## WHAT YOU ARE ASKED TO DO
Work out how many lines in the data hold the string "while". Reply with only that number.

──────────────────────────────

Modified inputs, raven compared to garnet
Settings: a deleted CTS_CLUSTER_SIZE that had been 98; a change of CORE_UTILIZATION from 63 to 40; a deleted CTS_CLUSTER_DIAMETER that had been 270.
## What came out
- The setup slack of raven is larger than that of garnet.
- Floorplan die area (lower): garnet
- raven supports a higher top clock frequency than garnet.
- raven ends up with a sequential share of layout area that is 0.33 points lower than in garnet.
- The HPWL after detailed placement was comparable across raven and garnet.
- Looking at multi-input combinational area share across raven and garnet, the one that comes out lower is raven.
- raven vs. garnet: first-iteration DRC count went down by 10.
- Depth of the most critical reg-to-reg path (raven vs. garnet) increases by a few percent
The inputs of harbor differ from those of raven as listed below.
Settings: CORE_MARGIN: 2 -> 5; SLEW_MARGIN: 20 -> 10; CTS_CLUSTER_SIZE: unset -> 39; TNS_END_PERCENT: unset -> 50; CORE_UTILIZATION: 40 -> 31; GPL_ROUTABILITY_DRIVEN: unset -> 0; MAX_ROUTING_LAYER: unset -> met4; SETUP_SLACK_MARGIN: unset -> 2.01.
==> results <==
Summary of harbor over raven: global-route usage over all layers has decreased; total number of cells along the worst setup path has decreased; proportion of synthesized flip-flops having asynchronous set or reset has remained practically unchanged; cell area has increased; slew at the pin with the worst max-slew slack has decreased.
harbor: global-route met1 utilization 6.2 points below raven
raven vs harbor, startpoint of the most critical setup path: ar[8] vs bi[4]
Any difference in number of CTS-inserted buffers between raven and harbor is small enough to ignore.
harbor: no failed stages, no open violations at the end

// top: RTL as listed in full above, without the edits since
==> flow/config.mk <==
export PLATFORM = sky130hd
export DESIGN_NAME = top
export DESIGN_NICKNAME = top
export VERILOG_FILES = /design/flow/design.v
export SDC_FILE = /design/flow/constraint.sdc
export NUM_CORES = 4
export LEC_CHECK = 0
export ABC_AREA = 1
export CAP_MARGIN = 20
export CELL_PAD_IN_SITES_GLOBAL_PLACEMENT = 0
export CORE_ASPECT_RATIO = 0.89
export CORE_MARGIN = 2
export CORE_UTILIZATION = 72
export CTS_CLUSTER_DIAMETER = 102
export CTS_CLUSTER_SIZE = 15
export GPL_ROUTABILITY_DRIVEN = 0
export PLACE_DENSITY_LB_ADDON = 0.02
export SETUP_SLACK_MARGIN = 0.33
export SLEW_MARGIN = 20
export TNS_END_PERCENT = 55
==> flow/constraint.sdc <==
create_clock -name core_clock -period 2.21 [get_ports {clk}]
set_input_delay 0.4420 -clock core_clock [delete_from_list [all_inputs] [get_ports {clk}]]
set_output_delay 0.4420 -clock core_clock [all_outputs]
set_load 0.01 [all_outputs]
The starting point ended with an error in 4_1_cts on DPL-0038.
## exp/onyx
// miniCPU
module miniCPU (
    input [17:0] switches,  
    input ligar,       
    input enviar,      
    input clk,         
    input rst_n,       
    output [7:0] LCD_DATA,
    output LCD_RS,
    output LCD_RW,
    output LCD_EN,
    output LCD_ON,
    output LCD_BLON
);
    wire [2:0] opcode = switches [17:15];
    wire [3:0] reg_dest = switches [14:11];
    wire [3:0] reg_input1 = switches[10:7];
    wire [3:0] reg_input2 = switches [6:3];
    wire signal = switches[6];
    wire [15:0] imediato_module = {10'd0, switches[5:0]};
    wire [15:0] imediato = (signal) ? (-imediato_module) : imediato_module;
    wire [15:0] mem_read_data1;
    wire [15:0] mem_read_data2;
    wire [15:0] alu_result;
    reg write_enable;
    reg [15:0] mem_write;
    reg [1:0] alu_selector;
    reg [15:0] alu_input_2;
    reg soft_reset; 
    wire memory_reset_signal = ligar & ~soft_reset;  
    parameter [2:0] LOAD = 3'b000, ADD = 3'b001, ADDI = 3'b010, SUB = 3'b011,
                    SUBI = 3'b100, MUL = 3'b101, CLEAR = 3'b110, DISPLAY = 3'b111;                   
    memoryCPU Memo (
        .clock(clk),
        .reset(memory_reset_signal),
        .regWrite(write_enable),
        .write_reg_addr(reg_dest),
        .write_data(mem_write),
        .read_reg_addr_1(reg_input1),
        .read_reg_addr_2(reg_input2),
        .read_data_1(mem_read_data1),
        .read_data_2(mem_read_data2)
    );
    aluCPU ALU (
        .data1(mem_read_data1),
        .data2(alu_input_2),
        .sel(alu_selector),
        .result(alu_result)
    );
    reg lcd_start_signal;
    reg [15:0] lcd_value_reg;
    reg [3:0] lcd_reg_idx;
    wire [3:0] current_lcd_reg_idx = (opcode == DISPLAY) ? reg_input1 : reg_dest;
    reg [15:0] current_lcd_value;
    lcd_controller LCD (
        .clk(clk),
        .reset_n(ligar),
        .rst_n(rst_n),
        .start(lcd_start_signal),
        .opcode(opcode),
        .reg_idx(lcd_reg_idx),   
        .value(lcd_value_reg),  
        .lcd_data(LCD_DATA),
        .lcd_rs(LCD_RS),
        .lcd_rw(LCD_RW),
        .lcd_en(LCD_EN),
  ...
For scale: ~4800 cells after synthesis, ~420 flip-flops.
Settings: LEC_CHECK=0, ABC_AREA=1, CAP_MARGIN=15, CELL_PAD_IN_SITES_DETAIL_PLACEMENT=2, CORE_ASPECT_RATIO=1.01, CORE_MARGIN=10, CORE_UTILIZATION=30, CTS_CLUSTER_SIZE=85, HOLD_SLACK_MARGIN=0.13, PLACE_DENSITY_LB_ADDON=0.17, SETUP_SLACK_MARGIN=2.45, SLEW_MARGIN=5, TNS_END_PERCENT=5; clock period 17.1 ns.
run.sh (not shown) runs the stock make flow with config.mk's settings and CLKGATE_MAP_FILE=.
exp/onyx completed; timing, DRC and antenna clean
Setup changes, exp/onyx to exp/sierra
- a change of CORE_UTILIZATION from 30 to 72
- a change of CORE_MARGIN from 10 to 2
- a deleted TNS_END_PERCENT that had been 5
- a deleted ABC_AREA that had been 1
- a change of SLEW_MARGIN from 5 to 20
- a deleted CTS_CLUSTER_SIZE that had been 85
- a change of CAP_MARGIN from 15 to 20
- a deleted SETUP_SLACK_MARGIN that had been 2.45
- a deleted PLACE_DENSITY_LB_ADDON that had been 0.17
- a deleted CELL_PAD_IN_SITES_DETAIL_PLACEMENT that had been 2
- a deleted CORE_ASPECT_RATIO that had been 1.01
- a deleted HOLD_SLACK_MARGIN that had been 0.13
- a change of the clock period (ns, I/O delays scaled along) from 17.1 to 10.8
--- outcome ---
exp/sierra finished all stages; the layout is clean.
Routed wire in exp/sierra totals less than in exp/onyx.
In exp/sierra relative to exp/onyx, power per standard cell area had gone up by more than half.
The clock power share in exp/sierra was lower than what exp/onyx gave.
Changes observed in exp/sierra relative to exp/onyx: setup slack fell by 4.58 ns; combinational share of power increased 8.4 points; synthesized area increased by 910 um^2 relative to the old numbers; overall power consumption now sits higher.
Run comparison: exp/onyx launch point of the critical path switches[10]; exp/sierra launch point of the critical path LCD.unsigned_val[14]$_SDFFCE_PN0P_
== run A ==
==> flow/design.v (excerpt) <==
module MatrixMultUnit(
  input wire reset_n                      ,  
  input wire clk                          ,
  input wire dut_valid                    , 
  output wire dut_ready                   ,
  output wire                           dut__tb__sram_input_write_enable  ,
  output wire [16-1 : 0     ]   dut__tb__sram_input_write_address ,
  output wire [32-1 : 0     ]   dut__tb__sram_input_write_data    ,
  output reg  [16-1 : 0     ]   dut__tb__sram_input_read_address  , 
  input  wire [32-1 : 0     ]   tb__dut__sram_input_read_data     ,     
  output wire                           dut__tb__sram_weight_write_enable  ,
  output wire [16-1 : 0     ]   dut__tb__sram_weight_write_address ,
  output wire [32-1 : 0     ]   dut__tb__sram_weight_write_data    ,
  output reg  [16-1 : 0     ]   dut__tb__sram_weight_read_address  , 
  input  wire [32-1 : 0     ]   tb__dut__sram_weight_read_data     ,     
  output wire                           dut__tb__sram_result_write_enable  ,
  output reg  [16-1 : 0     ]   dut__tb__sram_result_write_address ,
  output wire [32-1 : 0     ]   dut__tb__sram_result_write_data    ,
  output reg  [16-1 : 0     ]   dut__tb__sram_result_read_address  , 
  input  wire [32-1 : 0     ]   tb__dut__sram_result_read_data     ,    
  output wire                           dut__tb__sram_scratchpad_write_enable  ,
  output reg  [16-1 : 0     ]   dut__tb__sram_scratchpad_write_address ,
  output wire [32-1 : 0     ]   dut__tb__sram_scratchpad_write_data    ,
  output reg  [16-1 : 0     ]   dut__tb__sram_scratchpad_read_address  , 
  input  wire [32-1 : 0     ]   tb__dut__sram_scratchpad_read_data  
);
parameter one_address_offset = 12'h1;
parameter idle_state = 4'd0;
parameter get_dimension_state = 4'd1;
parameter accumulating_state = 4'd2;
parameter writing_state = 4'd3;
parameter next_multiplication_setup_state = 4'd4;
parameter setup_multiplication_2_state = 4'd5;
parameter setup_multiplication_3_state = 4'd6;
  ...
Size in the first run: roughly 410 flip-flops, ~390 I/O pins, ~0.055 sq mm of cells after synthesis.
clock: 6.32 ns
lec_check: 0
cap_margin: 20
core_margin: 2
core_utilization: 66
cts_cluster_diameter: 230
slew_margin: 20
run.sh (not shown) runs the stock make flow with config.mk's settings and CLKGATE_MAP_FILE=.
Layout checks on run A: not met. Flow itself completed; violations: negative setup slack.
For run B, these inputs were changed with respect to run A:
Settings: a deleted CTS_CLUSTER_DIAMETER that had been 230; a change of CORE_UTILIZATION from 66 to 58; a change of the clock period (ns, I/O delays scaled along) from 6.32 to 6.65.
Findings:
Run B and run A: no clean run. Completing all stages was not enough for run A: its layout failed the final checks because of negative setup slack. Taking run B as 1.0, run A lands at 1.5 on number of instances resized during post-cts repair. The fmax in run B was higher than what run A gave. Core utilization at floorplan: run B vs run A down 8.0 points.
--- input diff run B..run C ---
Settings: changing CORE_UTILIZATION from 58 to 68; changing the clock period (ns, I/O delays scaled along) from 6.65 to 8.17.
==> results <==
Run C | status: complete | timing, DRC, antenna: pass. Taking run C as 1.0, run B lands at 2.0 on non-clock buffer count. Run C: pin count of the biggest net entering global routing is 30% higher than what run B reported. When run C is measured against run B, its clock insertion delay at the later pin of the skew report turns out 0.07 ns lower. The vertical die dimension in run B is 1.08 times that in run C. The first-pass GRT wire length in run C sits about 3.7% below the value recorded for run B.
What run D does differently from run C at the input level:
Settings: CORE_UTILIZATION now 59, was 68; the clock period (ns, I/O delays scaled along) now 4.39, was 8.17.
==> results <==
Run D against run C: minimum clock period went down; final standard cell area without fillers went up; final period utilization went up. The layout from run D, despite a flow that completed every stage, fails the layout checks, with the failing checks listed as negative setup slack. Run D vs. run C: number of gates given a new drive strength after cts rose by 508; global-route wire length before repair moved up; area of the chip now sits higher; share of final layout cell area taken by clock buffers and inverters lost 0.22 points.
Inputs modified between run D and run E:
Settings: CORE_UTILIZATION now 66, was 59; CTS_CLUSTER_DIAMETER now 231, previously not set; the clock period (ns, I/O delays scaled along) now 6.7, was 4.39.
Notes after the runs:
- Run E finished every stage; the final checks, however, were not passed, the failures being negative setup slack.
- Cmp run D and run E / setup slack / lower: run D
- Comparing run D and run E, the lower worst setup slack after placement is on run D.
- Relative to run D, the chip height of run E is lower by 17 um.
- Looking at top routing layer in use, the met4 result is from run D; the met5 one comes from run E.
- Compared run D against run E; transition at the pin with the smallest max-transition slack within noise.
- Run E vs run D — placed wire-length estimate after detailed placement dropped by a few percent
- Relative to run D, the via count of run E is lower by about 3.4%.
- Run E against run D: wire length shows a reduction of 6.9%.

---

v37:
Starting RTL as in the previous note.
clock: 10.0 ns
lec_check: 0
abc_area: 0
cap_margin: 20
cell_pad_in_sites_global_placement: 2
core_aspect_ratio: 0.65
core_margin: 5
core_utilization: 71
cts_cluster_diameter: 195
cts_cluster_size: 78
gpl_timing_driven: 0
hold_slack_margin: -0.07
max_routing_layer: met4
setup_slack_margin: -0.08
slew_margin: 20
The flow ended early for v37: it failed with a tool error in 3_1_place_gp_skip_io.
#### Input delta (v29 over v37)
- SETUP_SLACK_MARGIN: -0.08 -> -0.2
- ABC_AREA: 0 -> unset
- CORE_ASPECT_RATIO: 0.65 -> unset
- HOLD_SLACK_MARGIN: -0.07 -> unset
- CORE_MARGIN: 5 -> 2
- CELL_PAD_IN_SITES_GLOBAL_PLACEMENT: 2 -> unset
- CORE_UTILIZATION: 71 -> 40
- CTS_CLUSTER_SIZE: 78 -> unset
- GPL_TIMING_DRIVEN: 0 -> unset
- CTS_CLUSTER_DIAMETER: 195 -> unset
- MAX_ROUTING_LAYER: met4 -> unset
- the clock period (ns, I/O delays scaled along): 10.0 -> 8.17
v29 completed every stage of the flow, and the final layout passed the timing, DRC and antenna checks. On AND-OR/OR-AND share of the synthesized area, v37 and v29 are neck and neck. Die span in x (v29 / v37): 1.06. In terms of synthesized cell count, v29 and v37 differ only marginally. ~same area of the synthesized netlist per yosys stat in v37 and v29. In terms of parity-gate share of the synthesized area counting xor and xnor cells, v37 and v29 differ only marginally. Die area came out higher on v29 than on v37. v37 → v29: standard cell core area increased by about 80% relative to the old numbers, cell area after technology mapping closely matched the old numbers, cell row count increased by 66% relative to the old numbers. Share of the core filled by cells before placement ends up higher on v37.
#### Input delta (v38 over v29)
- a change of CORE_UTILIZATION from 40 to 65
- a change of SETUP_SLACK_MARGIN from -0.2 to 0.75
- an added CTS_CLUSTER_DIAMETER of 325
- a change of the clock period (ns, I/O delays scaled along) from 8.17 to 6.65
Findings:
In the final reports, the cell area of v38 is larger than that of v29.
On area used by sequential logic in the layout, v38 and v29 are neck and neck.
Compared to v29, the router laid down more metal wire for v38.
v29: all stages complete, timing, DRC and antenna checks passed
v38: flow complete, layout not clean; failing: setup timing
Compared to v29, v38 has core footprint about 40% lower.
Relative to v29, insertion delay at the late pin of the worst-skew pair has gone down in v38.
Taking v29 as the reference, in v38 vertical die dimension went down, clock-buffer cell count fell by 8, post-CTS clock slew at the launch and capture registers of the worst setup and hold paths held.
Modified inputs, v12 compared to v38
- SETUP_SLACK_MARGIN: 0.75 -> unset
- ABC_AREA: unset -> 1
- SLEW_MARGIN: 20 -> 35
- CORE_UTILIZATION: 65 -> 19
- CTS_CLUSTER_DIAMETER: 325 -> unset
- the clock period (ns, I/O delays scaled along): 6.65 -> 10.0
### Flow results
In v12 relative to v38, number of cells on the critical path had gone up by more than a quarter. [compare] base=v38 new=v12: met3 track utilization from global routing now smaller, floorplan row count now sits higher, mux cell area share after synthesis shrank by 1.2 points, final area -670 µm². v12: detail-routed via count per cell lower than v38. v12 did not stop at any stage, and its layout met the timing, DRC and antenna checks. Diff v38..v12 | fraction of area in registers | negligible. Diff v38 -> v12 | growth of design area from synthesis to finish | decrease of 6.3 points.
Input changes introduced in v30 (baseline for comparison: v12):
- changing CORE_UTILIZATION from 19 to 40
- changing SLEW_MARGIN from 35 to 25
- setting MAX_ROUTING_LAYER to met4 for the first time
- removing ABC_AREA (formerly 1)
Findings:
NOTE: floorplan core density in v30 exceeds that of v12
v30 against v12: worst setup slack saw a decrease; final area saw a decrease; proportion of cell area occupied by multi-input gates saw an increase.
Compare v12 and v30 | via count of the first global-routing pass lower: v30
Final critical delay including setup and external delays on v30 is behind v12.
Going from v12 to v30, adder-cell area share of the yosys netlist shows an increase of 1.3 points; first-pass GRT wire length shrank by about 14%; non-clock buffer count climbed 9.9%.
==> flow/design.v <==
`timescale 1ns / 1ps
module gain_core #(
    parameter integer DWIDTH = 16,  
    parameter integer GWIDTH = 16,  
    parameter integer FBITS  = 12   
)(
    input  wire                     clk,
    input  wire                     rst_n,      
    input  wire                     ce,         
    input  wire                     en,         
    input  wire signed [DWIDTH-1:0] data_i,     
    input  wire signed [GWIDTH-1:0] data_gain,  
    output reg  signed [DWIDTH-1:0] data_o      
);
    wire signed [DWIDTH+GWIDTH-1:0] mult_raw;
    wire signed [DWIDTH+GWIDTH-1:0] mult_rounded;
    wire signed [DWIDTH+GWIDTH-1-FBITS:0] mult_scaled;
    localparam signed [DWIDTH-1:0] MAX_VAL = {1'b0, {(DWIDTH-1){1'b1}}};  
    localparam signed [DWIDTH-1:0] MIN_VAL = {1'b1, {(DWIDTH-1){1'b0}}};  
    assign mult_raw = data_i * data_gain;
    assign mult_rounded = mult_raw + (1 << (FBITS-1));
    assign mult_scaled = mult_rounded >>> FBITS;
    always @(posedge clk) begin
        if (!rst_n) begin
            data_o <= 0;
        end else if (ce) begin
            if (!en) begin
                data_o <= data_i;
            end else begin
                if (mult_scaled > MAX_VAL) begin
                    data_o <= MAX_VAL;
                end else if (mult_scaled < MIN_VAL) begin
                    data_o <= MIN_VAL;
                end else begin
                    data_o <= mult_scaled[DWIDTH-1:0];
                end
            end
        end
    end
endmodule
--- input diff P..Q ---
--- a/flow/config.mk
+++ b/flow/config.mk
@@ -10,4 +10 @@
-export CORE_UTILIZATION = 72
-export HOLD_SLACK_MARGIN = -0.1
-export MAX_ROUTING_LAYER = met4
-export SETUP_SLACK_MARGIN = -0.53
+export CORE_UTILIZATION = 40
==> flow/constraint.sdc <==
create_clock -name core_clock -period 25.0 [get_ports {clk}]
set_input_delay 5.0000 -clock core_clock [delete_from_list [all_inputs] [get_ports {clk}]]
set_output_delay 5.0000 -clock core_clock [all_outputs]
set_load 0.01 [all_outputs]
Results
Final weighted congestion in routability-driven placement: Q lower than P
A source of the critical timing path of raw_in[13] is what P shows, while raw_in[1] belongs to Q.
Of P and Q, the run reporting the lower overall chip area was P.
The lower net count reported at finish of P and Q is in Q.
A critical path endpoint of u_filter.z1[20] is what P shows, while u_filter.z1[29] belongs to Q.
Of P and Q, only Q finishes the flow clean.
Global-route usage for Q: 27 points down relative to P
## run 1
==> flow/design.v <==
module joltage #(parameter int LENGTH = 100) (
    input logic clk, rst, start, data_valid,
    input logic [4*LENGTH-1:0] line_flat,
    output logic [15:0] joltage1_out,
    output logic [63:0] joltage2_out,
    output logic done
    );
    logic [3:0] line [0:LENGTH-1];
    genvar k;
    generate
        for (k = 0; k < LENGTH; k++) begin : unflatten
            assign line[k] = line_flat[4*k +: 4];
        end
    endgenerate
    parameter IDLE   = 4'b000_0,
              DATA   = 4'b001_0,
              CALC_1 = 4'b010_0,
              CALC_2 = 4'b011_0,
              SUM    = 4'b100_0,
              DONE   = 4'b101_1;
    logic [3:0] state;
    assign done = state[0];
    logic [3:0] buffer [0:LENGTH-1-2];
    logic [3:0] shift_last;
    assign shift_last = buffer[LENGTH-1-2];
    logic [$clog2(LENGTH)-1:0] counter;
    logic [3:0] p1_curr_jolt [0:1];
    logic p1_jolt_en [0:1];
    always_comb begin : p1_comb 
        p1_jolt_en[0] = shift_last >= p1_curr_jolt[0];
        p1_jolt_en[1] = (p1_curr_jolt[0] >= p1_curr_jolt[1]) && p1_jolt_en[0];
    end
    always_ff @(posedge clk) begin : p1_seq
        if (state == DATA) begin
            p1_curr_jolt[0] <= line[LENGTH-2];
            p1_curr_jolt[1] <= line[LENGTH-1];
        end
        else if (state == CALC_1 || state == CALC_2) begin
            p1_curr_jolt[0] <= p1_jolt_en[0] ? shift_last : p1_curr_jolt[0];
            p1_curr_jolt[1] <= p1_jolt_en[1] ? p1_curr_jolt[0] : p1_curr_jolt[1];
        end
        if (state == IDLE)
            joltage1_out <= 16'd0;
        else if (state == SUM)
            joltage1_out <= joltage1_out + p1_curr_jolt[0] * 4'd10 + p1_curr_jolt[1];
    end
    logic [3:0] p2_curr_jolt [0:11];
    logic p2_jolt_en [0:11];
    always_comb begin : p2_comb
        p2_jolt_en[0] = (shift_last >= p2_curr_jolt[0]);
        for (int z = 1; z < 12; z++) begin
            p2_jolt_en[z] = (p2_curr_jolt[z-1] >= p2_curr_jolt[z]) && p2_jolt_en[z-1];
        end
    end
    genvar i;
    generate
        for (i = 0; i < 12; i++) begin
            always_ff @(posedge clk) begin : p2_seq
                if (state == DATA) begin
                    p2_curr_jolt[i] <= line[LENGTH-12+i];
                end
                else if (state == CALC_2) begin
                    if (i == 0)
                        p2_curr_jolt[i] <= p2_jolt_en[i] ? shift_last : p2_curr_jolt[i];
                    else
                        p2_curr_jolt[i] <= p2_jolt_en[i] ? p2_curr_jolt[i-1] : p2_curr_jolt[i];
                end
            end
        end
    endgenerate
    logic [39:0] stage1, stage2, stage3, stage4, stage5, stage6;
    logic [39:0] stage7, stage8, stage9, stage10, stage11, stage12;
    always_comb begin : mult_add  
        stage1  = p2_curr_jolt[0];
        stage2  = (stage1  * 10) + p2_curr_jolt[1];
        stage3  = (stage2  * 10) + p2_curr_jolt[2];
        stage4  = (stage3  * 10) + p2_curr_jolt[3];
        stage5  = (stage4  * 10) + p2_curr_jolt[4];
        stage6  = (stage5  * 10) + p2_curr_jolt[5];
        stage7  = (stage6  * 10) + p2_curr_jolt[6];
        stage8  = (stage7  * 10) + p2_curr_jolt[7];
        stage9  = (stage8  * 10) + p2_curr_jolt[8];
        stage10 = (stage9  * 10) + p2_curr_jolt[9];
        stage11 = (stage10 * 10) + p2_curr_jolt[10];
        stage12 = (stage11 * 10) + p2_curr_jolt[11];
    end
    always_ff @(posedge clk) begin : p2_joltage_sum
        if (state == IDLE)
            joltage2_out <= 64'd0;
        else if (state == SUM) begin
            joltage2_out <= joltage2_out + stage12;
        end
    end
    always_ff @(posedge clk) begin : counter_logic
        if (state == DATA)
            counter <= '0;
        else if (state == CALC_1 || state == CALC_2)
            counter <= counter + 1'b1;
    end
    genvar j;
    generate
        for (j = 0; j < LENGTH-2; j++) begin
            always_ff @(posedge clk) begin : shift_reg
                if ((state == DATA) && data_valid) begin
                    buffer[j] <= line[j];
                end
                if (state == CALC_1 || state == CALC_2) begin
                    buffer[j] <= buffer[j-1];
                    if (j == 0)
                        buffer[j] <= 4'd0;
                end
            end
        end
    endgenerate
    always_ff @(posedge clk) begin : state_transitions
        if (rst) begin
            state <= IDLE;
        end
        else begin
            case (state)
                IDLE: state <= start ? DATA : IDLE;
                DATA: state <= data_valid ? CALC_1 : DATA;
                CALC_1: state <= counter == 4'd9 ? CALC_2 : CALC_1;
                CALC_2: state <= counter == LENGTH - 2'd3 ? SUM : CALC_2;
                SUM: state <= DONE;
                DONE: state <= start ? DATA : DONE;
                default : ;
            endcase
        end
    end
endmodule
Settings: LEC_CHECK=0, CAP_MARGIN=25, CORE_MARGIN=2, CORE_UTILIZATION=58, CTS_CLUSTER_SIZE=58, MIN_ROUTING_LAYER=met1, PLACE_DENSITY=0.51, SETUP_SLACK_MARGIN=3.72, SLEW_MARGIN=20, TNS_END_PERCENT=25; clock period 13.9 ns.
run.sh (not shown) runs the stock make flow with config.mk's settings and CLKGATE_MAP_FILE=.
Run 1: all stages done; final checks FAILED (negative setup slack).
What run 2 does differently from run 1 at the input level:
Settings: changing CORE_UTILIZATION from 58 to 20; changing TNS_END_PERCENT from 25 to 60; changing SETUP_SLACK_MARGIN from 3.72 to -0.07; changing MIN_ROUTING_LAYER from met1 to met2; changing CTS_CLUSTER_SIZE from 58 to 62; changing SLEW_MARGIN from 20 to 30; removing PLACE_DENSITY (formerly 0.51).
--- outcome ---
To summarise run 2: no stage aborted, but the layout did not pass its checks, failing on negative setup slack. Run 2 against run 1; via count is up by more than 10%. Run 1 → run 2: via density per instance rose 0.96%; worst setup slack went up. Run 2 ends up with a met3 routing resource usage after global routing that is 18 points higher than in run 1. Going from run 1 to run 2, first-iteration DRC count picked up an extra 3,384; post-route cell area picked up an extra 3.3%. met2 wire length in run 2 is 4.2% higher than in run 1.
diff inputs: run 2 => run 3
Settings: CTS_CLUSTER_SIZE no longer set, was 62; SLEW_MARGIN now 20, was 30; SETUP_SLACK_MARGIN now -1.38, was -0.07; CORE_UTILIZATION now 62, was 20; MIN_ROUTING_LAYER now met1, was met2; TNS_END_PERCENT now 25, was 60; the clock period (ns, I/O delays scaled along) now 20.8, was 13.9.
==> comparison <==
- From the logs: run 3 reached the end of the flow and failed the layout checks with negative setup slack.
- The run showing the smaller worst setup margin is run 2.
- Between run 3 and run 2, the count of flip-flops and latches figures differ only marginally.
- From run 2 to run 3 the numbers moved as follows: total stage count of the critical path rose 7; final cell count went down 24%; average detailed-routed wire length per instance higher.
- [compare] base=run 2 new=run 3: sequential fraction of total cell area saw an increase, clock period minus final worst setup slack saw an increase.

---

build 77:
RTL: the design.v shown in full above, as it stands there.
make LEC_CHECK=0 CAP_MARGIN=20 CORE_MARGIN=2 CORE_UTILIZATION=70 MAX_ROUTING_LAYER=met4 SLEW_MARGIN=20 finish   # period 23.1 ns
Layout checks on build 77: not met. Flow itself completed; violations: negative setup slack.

──────────────────────────────

## RESULT BELOW
2